Marble White Undertones
The hex and RGB values point toward a faintly warm, slightly golden undertone. The blue channel is noticeably lower than red and green, which means this white can shift toward a soft warm tone rather than a cool or gray one. That shift is gentle, and in bright daylight the color reads as fairly neutral. In lower light or warmer artificial light, the warmth becomes a bit more apparent. No documented independent source has pinned down a specific undertone read under varying exposures, so sampling in your actual space across different times of day is the most reliable approach.
Where Marble White Works Best
Because this white leans warm rather than cool, it tends to work better in rooms that already get reasonable natural light. In a well-lit south or west-facing room it stays crisp and bright. In a north-facing room with limited daylight, the warm undertone could make it feel slightly muted rather than clean. It suits walls, trim, and ceilings equally, and the warm lean makes it compatible with wood tones, warm metals like brass or bronze, and natural textiles.
Where to put Marble White
In a living room with good natural light, Marble White keeps the space feeling open and warm without going flat. Pair it with warm wood floors or furniture and it holds its clean quality. Avoid pairing it with very cool gray upholstery if you want the warmth to stay understated.
On kitchen walls or cabinets, the warm lean works well alongside wood or butcher-block counters and brass or unlacquered hardware. In a kitchen with under-cabinet lighting that runs warm, the color stays cohesive. Bright cool-white task lighting could create a slight mismatch, so warmer bulbs are the better call here.
Marble White on bedroom walls reads calm and inviting without feeling heavy. The brightness keeps smaller bedrooms from feeling closed in, and the warmth suits linen bedding and natural wood furniture. East-facing bedrooms with morning light will show the color at its crispest.
Used on trim throughout a home with warmer wall colors, Marble White acts as a bridge rather than a sharp contrast. If your walls are a warm greige or a soft tan, this white on the trim will feel cohesive. Against a cool wall color it may look slightly yellow by comparison, so test the pairing before committing.

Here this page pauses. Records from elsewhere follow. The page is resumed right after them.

[src/rtl/mem_port_arbiter.sv]
// mem_port_arbiter: shares one memory port between fetch (I) and load/store (D), D-priority with I anti-starvation.
// Define ARB_PERF_CNT_EN to add the i_stall_cnt/d_stall_cnt stall counters.
module mem_port_arbiter #(
  parameter int ADDR_W       = 32,
  parameter int DATA_W       = 32,
  parameter int MAX_OUT      = 2,
  parameter int STARVE_LIMIT = 4
) (
  input  logic               clk,
  input  logic               rst_n,
  mem_port_arbiter_if.slave  bus
`ifdef ARB_PERF_CNT_EN
  ,
  output logic [31:0]        i_stall_cnt,
  output logic [31:0]        d_stall_cnt
`endif
);
  localparam int PW = MAX_OUT > 1 ? $clog2(MAX_OUT) : 1;
  localparam int CW = $clog2(MAX_OUT + 1);
  localparam int SW = $clog2(STARVE_LIMIT + 1);
  typedef enum logic [1:0] {ARB, HOLD_I, HOLD_D} state_t;
  state_t        state_q, state_d;
  logic [SW-1:0] starve_q, starve_d;
  logic [MAX_OUT-1:0] own_q, own_d;
  logic [PW-1:0] wr_q, wr_d, rd_q, rd_d;
  logic [CW-1:0] cnt_q, cnt_d;
  logic          err_q, err_d;
  logic          sel_i, sel_d, full, empty, accept, push, pop, head;
  always_comb begin
    full             = cnt_q == CW'(MAX_OUT);
    empty            = cnt_q == '0;
    sel_d            = state_q == HOLD_D || (state_q == ARB && bus.d_req_valid &&
                       !(starve_q == SW'(STARVE_LIMIT) && bus.i_req_valid));
    sel_i            = state_q == HOLD_I || (state_q == ARB && !sel_d && bus.i_req_valid);
    bus.m_req_valid  = rst_n && !full && (sel_d ? bus.d_req_valid : sel_i && bus.i_req_valid);
    accept           = bus.m_req_valid && bus.m_req_ready;
    bus.m_req_we     = sel_d && bus.d_req_we;
    bus.m_req_wmask  = sel_d ? bus.d_req_wmask : 4'h0;
    bus.m_req_addr   = sel_d ? bus.d_req_addr : sel_i ? bus.i_req_addr : ADDR_W'(0);
    bus.m_req_wdata  = sel_d ? bus.d_req_wdata : DATA_W'(0);
    bus.i_req_ready  = sel_i && accept;
    bus.d_req_ready  = sel_d && accept;
    push             = accept && !bus.m_req_we;
    pop              = bus.m_resp_valid && !empty;
    head             = own_q[rd_q];
    bus.i_resp_valid = rst_n && pop && !head;
    bus.d_resp_valid = rst_n && pop && head;
    bus.i_resp_data  = bus.m_resp_data;
    bus.d_resp_data  = bus.m_resp_data;
    bus.err_resp     = err_q;
    state_d          = accept ? ARB : (state_q == ARB && bus.m_req_valid) ? (sel_d ? HOLD_D : HOLD_I) : state_q;
    starve_d         = (accept && sel_d && bus.i_req_valid) ?
                       (starve_q == SW'(STARVE_LIMIT) ? starve_q : starve_q + 1'b1) :
                       ((accept && sel_i) || !bus.i_req_valid) ? '0 : starve_q;
    own_d            = own_q;
    if (push) own_d[wr_q] = sel_d;
    wr_d             = push ? (MAX_OUT == 1 ? '0 : wr_q + 1'b1) : wr_q;
    rd_d             = pop ? (MAX_OUT == 1 ? '0 : rd_q + 1'b1) : rd_q;
    cnt_d            = cnt_q + CW'(push) - CW'(pop);
    // a response with nothing outstanding is dropped and flagged until reset
    err_d            = err_q || (bus.m_resp_valid && empty);
  end
  always_ff @(posedge clk or negedge rst_n) begin
    if (!rst_n) begin
      state_q  <= ARB;
      starve_q <= '0;
      own_q    <= '0;
      wr_q     <= '0;
      rd_q     <= '0;
      cnt_q    <= '0;
      err_q    <= 1'b0;
    end else begin
      state_q  <= state_d;
      starve_q <= starve_d;
      own_q    <= own_d;
      wr_q     <= wr_d;
      rd_q     <= rd_d;
      cnt_q    <= cnt_d;
      err_q    <= err_d;
    end
  end
`ifdef ARB_PERF_CNT_EN
  logic [31:0] i_stall_q, i_stall_d, d_stall_q, d_stall_d;
  always_comb begin
    i_stall_d = i_stall_q + 32'(bus.i_req_valid && !bus.i_req_ready);
    d_stall_d = d_stall_q + 32'(bus.d_req_valid && !bus.d_req_ready);
  end
  always_ff @(posedge clk or negedge rst_n) begin
    if (!rst_n) begin
      i_stall_q <= '0;
      d_stall_q <= '0;
    end else begin
      i_stall_q <= i_stall_d;
      d_stall_q <= d_stall_d;
    end
  end
  assign i_stall_cnt = i_stall_q;
  assign d_stall_cnt = d_stall_q;
`endif
endmodule

[src/flat_wrapper.sv]
// flat-port wrapper written by rule: the top's interface ports become plain ports
module mem_port_arbiter_flat 
#(
  parameter int ADDR_W       = 32,
  parameter int DATA_W       = 32,
  parameter int MAX_OUT      = 2,
  parameter int STARVE_LIMIT = 4
)
  (clk, rst_n, bus_i_req_valid, bus_i_req_addr, bus_d_req_valid, bus_d_req_we, bus_d_req_wmask, bus_d_req_addr, bus_d_req_wdata, bus_m_req_ready, bus_m_resp_valid, bus_m_resp_data, bus_i_req_ready, bus_i_resp_valid, bus_i_resp_data, bus_d_req_ready, bus_d_resp_valid, bus_d_resp_data, bus_m_req_valid, bus_m_req_we, bus_m_req_wmask, bus_m_req_addr, bus_m_req_wdata, bus_err_resp);
  mem_port_arbiter_if #(.ADDR_W(ADDR_W), .DATA_W(DATA_W)) bus_i ();
  input  logic clk;
  input  logic rst_n;
  input wire logic [$bits(bus_i.i_req_valid)-1:0] bus_i_req_valid;
  input wire logic [$bits(bus_i.i_req_addr)-1:0] bus_i_req_addr;
  input wire logic [$bits(bus_i.d_req_valid)-1:0] bus_d_req_valid;
  input wire logic [$bits(bus_i.d_req_we)-1:0] bus_d_req_we;
  input wire logic [$bits(bus_i.d_req_wmask)-1:0] bus_d_req_wmask;
  input wire logic [$bits(bus_i.d_req_addr)-1:0] bus_d_req_addr;
  input wire logic [$bits(bus_i.d_req_wdata)-1:0] bus_d_req_wdata;
  input wire logic [$bits(bus_i.m_req_ready)-1:0] bus_m_req_ready;
  input wire logic [$bits(bus_i.m_resp_valid)-1:0] bus_m_resp_valid;
  input wire logic [$bits(bus_i.m_resp_data)-1:0] bus_m_resp_data;
  output wire logic [$bits(bus_i.i_req_ready)-1:0] bus_i_req_ready;
  output wire logic [$bits(bus_i.i_resp_valid)-1:0] bus_i_resp_valid;
  output wire logic [$bits(bus_i.i_resp_data)-1:0] bus_i_resp_data;
  output wire logic [$bits(bus_i.d_req_ready)-1:0] bus_d_req_ready;
  output wire logic [$bits(bus_i.d_resp_valid)-1:0] bus_d_resp_valid;
  output wire logic [$bits(bus_i.d_resp_data)-1:0] bus_d_resp_data;
  output wire logic [$bits(bus_i.m_req_valid)-1:0] bus_m_req_valid;
  output wire logic [$bits(bus_i.m_req_we)-1:0] bus_m_req_we;
  output wire logic [$bits(bus_i.m_req_wmask)-1:0] bus_m_req_wmask;
  output wire logic [$bits(bus_i.m_req_addr)-1:0] bus_m_req_addr;
  output wire logic [$bits(bus_i.m_req_wdata)-1:0] bus_m_req_wdata;
  output wire logic [$bits(bus_i.err_resp)-1:0] bus_err_resp;
  assign bus_i.i_req_valid = bus_i_req_valid;
  assign bus_i.i_req_addr = bus_i_req_addr;
  assign bus_i.d_req_valid = bus_d_req_valid;
  assign bus_i.d_req_we = bus_d_req_we;
  assign bus_i.d_req_wmask = bus_d_req_wmask;
  assign bus_i.d_req_addr = bus_d_req_addr;
  assign bus_i.d_req_wdata = bus_d_req_wdata;
  assign bus_i.m_req_ready = bus_m_req_ready;
  assign bus_i.m_resp_valid = bus_m_resp_valid;
  assign bus_i.m_resp_data = bus_m_resp_data;
  assign bus_i_req_ready = bus_i.i_req_ready;
  assign bus_i_resp_valid = bus_i.i_resp_valid;
  assign bus_i_resp_data = bus_i.i_resp_data;
  assign bus_d_req_ready = bus_i.d_req_ready;
  assign bus_d_resp_valid = bus_i.d_resp_valid;
  assign bus_d_resp_data = bus_i.d_resp_data;
  assign bus_m_req_valid = bus_i.m_req_valid;
  assign bus_m_req_we = bus_i.m_req_we;
  assign bus_m_req_wmask = bus_i.m_req_wmask;
  assign bus_m_req_addr = bus_i.m_req_addr;
  assign bus_m_req_wdata = bus_i.m_req_wdata;
  assign bus_err_resp = bus_i.err_resp;
  mem_port_arbiter #(.ADDR_W(ADDR_W), .DATA_W(DATA_W), .MAX_OUT(MAX_OUT), .STARVE_LIMIT(STARVE_LIMIT)) u_core (.clk(clk), .rst_n(rst_n), .bus(bus_i));
endmodule
[config.mk]
export PLATFORM = sky130hd
export DESIGN_NAME = mem_port_arbiter_flat
export DESIGN_NICKNAME = d
export VERILOG_FILES = /design/src/rtl/mem_port_arbiter_if.sv /design/src/rtl/mem_port_arbiter.sv /design/src/flat_wrapper.sv
export SDC_FILE = /design/constraint.sdc
export NUM_CORES = 1
export LEC_CHECK = 0
export CAP_MARGIN = 30
export CORE_AREA = 2 2 108 110
export CTS_CLUSTER_SIZE = 28
export DETAILED_ROUTE_END_ITERATION = 8
export DIE_AREA = 0 0 110 112
export PLACE_DENSITY = 0.63
export SLEW_MARGIN = 20
export SYNTH_ARGS = -nofsm -noshare
export SYNTH_HDL_FRONTEND = slang
export SYNTH_SLANG_ARGS = --single-unit
[constraint.sdc]
create_clock -name clk -period 2.8 [get_ports clk]
set_input_delay 0.56 -clock clk [delete_from_list [all_inputs] [get_ports clk]]
set_output_delay 0.56 -clock clk [all_outputs]
set_load 0.01 [all_outputs]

Marble White is available in exterior finishes, and the warm lean works well on a home with wood, brick, or stone elements. In full sun it reads bright and clean. On a shaded facade it will likely show its warmth more clearly. It would suit a traditional or craftsman style home better than an ultra-modern one where a sharper, cooler white might be expected.

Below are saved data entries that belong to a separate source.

--- src/rtl/keymill_pkg.sv ---
// Shared definitions for the keymill FIFO arbiter: FSM encoding, size limits
// and a small modular-wrap helper used by the round-robin picker.
package keymill_pkg;

  localparam int MAX_N_REQ   = 4;
  localparam int BURST_CNT_W = 4;
  localparam int WORD_W      = 32;

  localparam logic [0:0] ST_IDLE  = 1'b0;
  localparam logic [0:0] ST_GRANT = 1'b1;

  // Wraps v into [0, n) assuming v < 2n, which holds for owner + offset
  // where owner < n and offset <= n.
  function automatic int rr_wrap(input int v, input int n);
    return (v >= n) ? (v - n) : v;
  endfunction

endpackage
===== src/rtl/dpram_port_arbiter.sv =====
// Shares one port of a dual-port RAM between NUM_REQ clients with
// round-robin arbitration, and owns a sequencer that fills the RAM with
// CLEAR_VALUE on request. Optional macro: DPRAM_ARB_FIXED_PRIO_EN.
module dpram_port_arbiter
  import dpram_arb_pkg::*;
#(
  parameter int unsigned           NUM_REQ       = 4,
  parameter int unsigned           ADDRESS_WIDTH = 10,
  parameter int unsigned           DATA_WIDTH    = 8,
  parameter logic [DATA_WIDTH-1:0] CLEAR_VALUE   = '0
) (
  input  logic                             clock,
  input  logic                             reset_n,
  input  logic [NUM_REQ-1:0]               req,
  input  logic [NUM_REQ-1:0]               we,
  input  logic [NUM_REQ*ADDRESS_WIDTH-1:0] addr,
  input  logic [NUM_REQ*DATA_WIDTH-1:0]    wdata,
  output logic [NUM_REQ-1:0]               gnt,
  output logic [NUM_REQ-1:0]               rvalid,
  output logic [DATA_WIDTH-1:0]            rdata,
  input  logic                             clear_start,
  output logic                             clear_busy,
  output logic                             clear_done,
  output logic                             ram_wren,
  output logic [ADDRESS_WIDTH-1:0]         ram_address,
  output logic [DATA_WIDTH-1:0]            ram_data,
  input  logic [DATA_WIDTH-1:0]            ram_q
);

  arb_state_t               r_state;
  arb_state_t               w_next_state;
  logic [ADDRESS_WIDTH-1:0] r_clr_cnt;
  logic [IDX_W-1:0]         r_rr_ptr;
  logic [NUM_REQ-1:0]       r_rvalid;

  logic [NUM_REQ-1:0]       w_arb_gnt;
  logic [IDX_W-1:0]         w_arb_idx;
  logic                     w_arb_valid;
  logic                     w_idle;

  assign w_idle = (r_state == IDLE);

  rr_arbiter #(
    .NUM_REQ (NUM_REQ)
  ) u_rr_arbiter (
    .i_req    (req),
    .i_rr_ptr (r_rr_ptr),
    .o_gnt    (w_arb_gnt),
    .o_idx    (w_arb_idx),
    .o_valid  (w_arb_valid)
  );

  // State register.
  always_ff @(posedge clock or negedge reset_n) begin
    if (!reset_n) r_state <= IDLE;
    else          r_state <= w_next_state;
  end

  // Next-state logic: clear request accepted only from IDLE.
  always_comb begin
    w_next_state = r_state;
    case (r_state)
      IDLE:    if (clear_start) w_next_state = CLEAR;
      CLEAR:   if (r_clr_cnt == '1) w_next_state = DONE;
      DONE:    w_next_state = IDLE;
      default: w_next_state = IDLE;
    endcase
  end

  // Clear address counter; natural wrap returns it to 0 as CLEAR ends.
  always_ff @(posedge clock or negedge reset_n) begin
    if (!reset_n)               r_clr_cnt <= '0;
    else if (r_state == CLEAR)  r_clr_cnt <= r_clr_cnt + 1'b1;
  end

  // Round-robin pointer moves past the winner of every granted access.
  always_ff @(posedge clock or negedge reset_n) begin
    if (!reset_n) begin
      r_rr_ptr <= '0;
    end else if (w_idle && w_arb_valid) begin
      r_rr_ptr <= (w_arb_idx == IDX_W'(NUM_REQ - 1)) ? '0 : w_arb_idx + 1'b1;
    end
  end

  // Read-valid pipeline: one cycle behind the grant, matching RAM latency.
  always_ff @(posedge clock or negedge reset_n) begin
    if (!reset_n) r_rvalid <= '0;
    else          r_rvalid <= w_idle ? (w_arb_gnt & ~we) : '0;
  end

  assign rvalid = r_rvalid;
  assign rdata  = ram_q;

  // Output decode: grant mux in IDLE, sequential fill in CLEAR.
  // Grants are also gated by reset_n so an asserted reset silences the port
  // immediately, not only at the next edge.
  always_comb begin
    gnt         = '0;
    ram_wren    = 1'b0;
    ram_address = '0;
    ram_data    = '0;
    clear_busy  = 1'b0;
    clear_done  = 1'b0;
    case (r_state)
      IDLE: begin
        if (reset_n) begin
          gnt = w_arb_gnt;
          for (int unsigned i = 0; i < NUM_REQ; i++) begin
            if (w_arb_gnt[i]) begin
              ram_wren    = we[i];
              ram_address = addr[i*ADDRESS_WIDTH +: ADDRESS_WIDTH];
              ram_data    = wdata[i*DATA_WIDTH +: DATA_WIDTH];
            end
          end
        end
      end
      CLEAR: begin
        clear_busy  = 1'b1;
        ram_wren    = 1'b1;
        ram_address = r_clr_cnt;
        ram_data    = CLEAR_VALUE;
      end
      DONE: begin
        clear_busy = 1'b1;
        clear_done = 1'b1;
      end
      default: ;
    endcase
  end

endmodule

What to Pair With Marble White
No official Benjamin Moore coordinating colors are listed for Marble White OC-34 in our database. Because the color has a warm, slightly golden lean, it pairs naturally with earthy mid-tones, warm wood finishes, aged brass hardware, and organic textures like linen or jute. Cool grays or stark blue-based whites nearby could make the warmth in OC-34 more pronounced, so warmer accents generally work better as companions.

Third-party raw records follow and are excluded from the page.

==> src/rtl/result_uart_sender.sv <==
// Serializes MATCH / NOT_MATCH result frames into bytes for a start/busy UART transmitter.
// Define RESULT_CHECKSUM_EN to append a modulo-256 sum byte to every frame.
module result_uart_sender #(
  parameter logic [7:0] HEADER       = 8'hA5,
  parameter logic [7:0] MATCH_CODE   = 8'h01,
  parameter logic [7:0] NOMATCH_CODE = 8'h02
) (
  input  logic       clock,
  input  logic       reset,
  input  logic       send_req,
  input  logic [1:0] send_code,
  input  logic [9:0] x_in,
  input  logic [8:0] y_in,
  input  logic       tx_busy,
  output logic [7:0] tx_data,
  output logic       tx_start,
  output logic       UARTsendComplete,
  output logic       busy
);

  typedef enum logic [2:0] {StIdle, StLoad, StStart, StWaitHi, StWaitLo, StDone} state_e;

`ifdef RESULT_CHECKSUM_EN
  localparam logic [2:0] MatchLast   = 3'd6;
  localparam logic [2:0] NomatchLast = 3'd2;
`else
  localparam logic [2:0] MatchLast   = 3'd5;
  localparam logic [2:0] NomatchLast = 3'd1;
`endif

  state_e     state_q, state_d;
  logic [2:0] idx_q, idx_d;
  logic       is_match_q, is_match_d;
  logic [9:0] x_q, x_d;
  logic [8:0] y_q, y_d;
  logic [2:0] last_idx;
  logic [7:0] frame_byte;
`ifdef RESULT_CHECKSUM_EN
  logic [7:0] sum_q, sum_d;
`endif

  assign last_idx = is_match_q ? MatchLast : NomatchLast;

  always_comb begin
    frame_byte = 8'h00;
    case (idx_q)
      3'd0:    frame_byte = HEADER;
      3'd1:    frame_byte = is_match_q ? MATCH_CODE : NOMATCH_CODE;
      3'd2:    frame_byte = {6'b0, x_q[9:8]};
      3'd3:    frame_byte = x_q[7:0];
      3'd4:    frame_byte = {7'b0, y_q[8]};
      3'd5:    frame_byte = y_q[7:0];
      default: frame_byte = 8'h00;
    endcase
`ifdef RESULT_CHECKSUM_EN
    // The trailing byte position carries the running sum instead of payload.
    if (idx_q == last_idx) frame_byte = sum_q;
`endif
  end

  always_comb begin
    state_d          = state_q;
    idx_d            = idx_q;
    is_match_d       = is_match_q;
    x_d              = x_q;
    y_d              = y_q;
`ifdef RESULT_CHECKSUM_EN
    sum_d            = sum_q;
`endif
    tx_data          = 8'h00;
    tx_start         = 1'b0;
    UARTsendComplete = 1'b0;
    busy             = (state_q != StIdle);
    unique case (state_q)
      StIdle: begin
        if (send_req && (send_code == 2'd1 || send_code == 2'd2)) begin
          is_match_d = (send_code == 2'd1);
          x_d        = x_in;
          y_d        = y_in;
          idx_d      = 3'd0;
`ifdef RESULT_CHECKSUM_EN
          sum_d      = 8'h00;
`endif
          state_d    = StLoad;
        end
      end
      StLoad: begin
        tx_data = frame_byte;
`ifdef RESULT_CHECKSUM_EN
        if (idx_q != last_idx) sum_d = sum_q + frame_byte;
`endif
        state_d = StStart;
      end
      StStart: begin
        tx_data  = frame_byte;
        tx_start = 1'b1;
        state_d  = StWaitHi;
      end
      StWaitHi: begin
        tx_data = frame_byte;
        if (tx_busy) state_d = StWaitLo;
      end
      StWaitLo: begin
        tx_data = frame_byte;
        if (!tx_busy) begin
          if (idx_q == last_idx) begin
            state_d = StDone;
          end else begin
            idx_d   = idx_q + 3'd1;
            state_d = StLoad;
          end
        end
      end
      StDone: begin
        UARTsendComplete = 1'b1;
        state_d          = StIdle;
      end
      default: state_d = StIdle;
    endcase
  end

  always_ff @(posedge clock or posedge reset) begin
    if (reset) begin
      state_q    <= StIdle;
      idx_q      <= 3'd0;
      is_match_q <= 1'b0;
      x_q        <= 10'd0;
      y_q        <= 9'd0;
`ifdef RESULT_CHECKSUM_EN
      sum_q      <= 8'h00;
`endif
    end else begin
      state_q    <= state_d;
      idx_q      <= idx_d;
      is_match_q <= is_match_d;
      x_q        <= x_d;
      y_q        <= y_d;
`ifdef RESULT_CHECKSUM_EN
      sum_q      <= sum_d;
`endif
    end
  end

endmodule
==> config.mk <==
export PLATFORM = sky130hd
export DESIGN_NAME = result_uart_sender
export DESIGN_NICKNAME = d
export VERILOG_FILES = /design/src/rtl/result_uart_sender.sv
export SDC_FILE = /design/constraint.sdc
export NUM_CORES = 1
export LEC_CHECK = 0
export ABC_AREA = 1
export BUFFER_PORTS_ARGS = -buffer_cell sky130_fd_sc_hd__buf_4
export CORE_ASPECT_RATIO = 0.6
export CORE_MARGIN = 1.5
export CORE_UTILIZATION = 50
export DETAILED_ROUTE_END_ITERATION = 10
export GPL_TIMING_DRIVEN = 1
export HOLD_SLACK_MARGIN = 0.06
export MAX_ROUTING_LAYER = met4
export PLACE_DENSITY = 0.81
export SLEW_MARGIN = 20
export SYNTH_ARGS = -nofsm -noshare
export SYNTH_HDL_FRONTEND = slang
export SYNTH_SLANG_ARGS = --single-unit
==> constraint.sdc <==
create_clock -name clock -period 2.3 [get_ports clock]
set_input_delay 0.46 -clock clock [delete_from_list [all_inputs] [get_ports clock]]
set_output_delay 0.46 -clock clock [all_outputs]
set_load 0.02 [all_outputs]
==> summary.md <==
| Metric | Value |
|---|---|
| Status | `finished, final reports clean` |
| Setup TNS | `0 ns` |
| Gpl congestion | `around 0.95` |
| Layout cell share with drive strength beyond 1 | `0.215` |
| P&R area growth vs syn | `23.4%` |
| Die Y | `around 45 µm` |
| First-pass GRT wire length | `roughly 5500 µm` |
| Max-slew violation count | `0` |
| Commonest cells after routing, fill and taps aside | `nand2_1 (54), buf_4 (36), inv_1 (31), dfrtp_1 (26), o21ai_0 (17)` |
| Worst Hold Class | `in -> async` |
| Via count | `1310` |
| Reg2Reg Setup Slack | `just under 0.8 ns` |
| CTS tree | `done` |
| Met2 GRT Util | `0.308` |
| DRC violations left | `0` |
| Core area | `2630 µm²` |
| Initial DRC count | `between 70 and 80` |
| Worst-Skew Late Latency | `about 0.28 ns` |
| Total CTS buffers | `3` |
| Largest vdd supply drop | `0.000550 V` |
| Antenna violations before repair | `0` |
| Fin. Hold Viols | `0` |
| Met3 GRT Util | `0.0871` |
| Starting Density | `0.552` |
| Syn nets | `around 220` |
| Layout Utilization | `0.682` |
| Mapped Avg Cell Area | `between 7 and 8 µm²` |
| Most common cell after layout, fill and taps aside | `nand2_1` |
| Final instance area | `1790 µm²` |
| Critical Path Source Type | `flip-flop` |
| Pleak | `0.000971 µW` |
| Root buf cell | `clkbuf_8` |
| Place WS | `0.419 ns` |
| Worst EP required | `1.84 ns` |
| H-tree depth | `1` |
| Vias in the first global route | `approximately 1200` |
| Worst Tran Pin Value | `roughly 0.48 ns` |
| Std-Cell Rows | `14` |
| I/O Buffers | `35` |
| Synthesized area | `roughly 1500 µm²` |
| Fmax | `around 460 MHz` |
| Count of cell types in the netlist | `21` |
| Yosys warnings | `0` |
| Critical Path Fanout Max | `4` |
| Final HPWL from detailed placement | `roughly 2500 µm` |
| RSZ-0062 raised after global routing | `no` |
| Synth Instances | `~190` |
| Post CTS Setup Buffer Count | `0` |
| CTS Buffer Depth | `2` |
| Largest net degree at the start of global routing | `41` |
| Clock sinks | `26` |
| Worst-path clk slew | `about 0.090 ns` |
| WS Path Type | `reg -> out` |
| Fin crit share | `0.950` |
| Layer with the highest usage | `met1` |
| Non-Filler Instances | `roughly 260` |
| Fin Clk Skew | `a little under 0.002 ns` |
| Nets | `around 260` |
| I/O Pins | `36` |
| Post-synthesis sequential area ratio | `0.448` |
| Setup ws final | `0.115 ns` |
| Crit path capture type | `output port` |
| Detail Route Antenna Nets | `0` |
| Total Wirelength | `about 3300 µm` |
| Drt first pass iters | `4` |
| Fin crit period | `about 2.2 ns` |
| Die area | `approximately 3200 µm²` |
| Crit path DAT | `1.72 ns` |
| Placed Cells | `~250` |
| N_diodes | `0` |
| Power density cells | `1220 nW/µm²` |
| Post-DP Area | `around 1700 µm²` |
| Met1 usage | `0.350` |
| Maximum capacitance violations | `0` |
| Grt total ovfl | `0` |
| Routed length per instance | `approximately 13 µm` |
| Setup-failing EPs final | `0` |
| Via/cell ratio | `5.14` |
| Number of synthesized register bits | `26` |
| Gr usage total | `0.241` |
| DIE WIDTH | `between 70 and 80 µm` |
| Relative slew slack | `0.683` |
[power breakdown]
part,total (µW),switching [µW],internal (µW)
sequential,826,172,654
combinational,978,603,375
clock,383,150,233
[metal layers]
| metal | share of wire | wire length, µm | vias up |
|---|---|---|---|
| met1 | 0.47 | 1580 | 586 |
| met2 | 0.41 | 1360 | 58 |
| met5 | 0 | 0 | - |
| met3 | 0.10 | 351 | 6 |
| li1 | - | - | 660 |
| met4 | 0.016 | 52 | 0 |
[path summary, 6_finish.rpt]
path	startpoint	end	depth (start not counted)
hold / removal	reset	y_q[6]	3
setup reg to reg	state_q[1]	y_q[5]	3
min in group clock	y_in[8]	y_q[8]	3
max in group asynchronous	reset	idx_q[1]	3
setup / recovery	idx_q[1]	tx_data[1]	7
hold reg to reg	y_q[2]	y_q[2]	2
[synth_stat cells (all sizes together)]
master / number / area [µm²]
nand3b: 1 / 7.51
nand2: 54 / 203
inv: 35 / 131
o211ai: 1 / 21.3
nand3: 11 / 60.1
ha: 6 / 75.1
a21oi: 6 / 30.0
o21ai: 23 / 115
dfrtp: 26 / 651
nor2: 11 / 48.8
a31oi: 4 / 25.0
buf: 5 / 41.3
nand4: 2 / 27.5
nor3: 3 / 15.0
[sequential cells by signal (all words and copies together) (netlist names)]
signal and cells:
state_q 3, idx_q 3, y_q 9, is_match_q 1
x_q 10
[critical path: stages (launching register included)]
cell and delay, ns:
dfrtp_1 0.43, inv_2 0.11, ha_1 0.20, inv_1 0.07
a21oi_1 0.16, o21ai_0 0.14, a31oi_1 0.17, buf_4 0.17
[what timing repair did]
action | 4_1_cts | 5_1_grt
gates resized for setup | 0 | 1
hold buffers | 0 | 0
setup endpoints to repair | 0 | 4
[kinds of logic after synthesis]
kind of cell    Yosys count  share of synthesized area
flops                    26                      0.448
buf+inv                  40                      0.119
compound gates           34                      0.132
simple gates             82                      0.249
fa+ha+maj                 6                     0.0517
[stage by stage]
step                      power, µW  hold WS, ns
final                          2190        0.231
after CTS                      2190        0.243
after global routing           2360        0.259
after detailed placement       1800        0.479
after floorplan                1440        0.448
after global placement         1770        0.476
[layout make-up]
cell class	count	area [µm²]
tap	32	40.0
sequential	26	651
timing repair buffer	36	270
clock buffer	3	41.3
clock inverter	1	30.0
fill	235	836
multi-input combinational	122	628
inverter	35	131
No activity file was read; power rests on OpenSTA's default activity.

Colors that clash with Marble White
Placing Marble White trim or accents next to cool blue-gray walls can make the white look noticeably yellow. The contrast between cool and warm pulls both colors in the wrong direction.
Cool-toned LED or fluorescent lighting emphasizes the warm undertone in Marble White, making it read more yellow than you might expect from the chip.
If a neighboring room or surface uses a very cool, bright white, Marble White can look dingy or warm by contrast, even though it is a high-LRV color on its own.
Common questions
The precise LRV is 80.24, which sits firmly in the upper range and qualifies it as a true white rather than an off-white or cream. Most designers consider anything above 75 to be a light to bright white, and OC-34 clears that bar comfortably.
It can, but the warm undertone may make it feel slightly muted in a room that gets limited cool north light. Warmer whites generally perform better in north-facing spaces than cooler ones, so OC-34 has an advantage over a stark bright white there. That said, sampling it directly on your north-facing wall at multiple times of day is the only way to know for sure how it will read in your specific space.
It works well in either role. Using the same color on walls and trim in different sheens is a clean, low-contrast approach that suits relaxed or casual spaces. For a bit more definition, pair it with a warmer mid-tone on the walls and keep OC-34 on the trim and ceiling.
A matte or eggshell finish on walls softens the color and reduces glare. For trim, a satin or semi-gloss adds durability and gives just enough sheen to read as distinct from the walls without dramatically changing the color.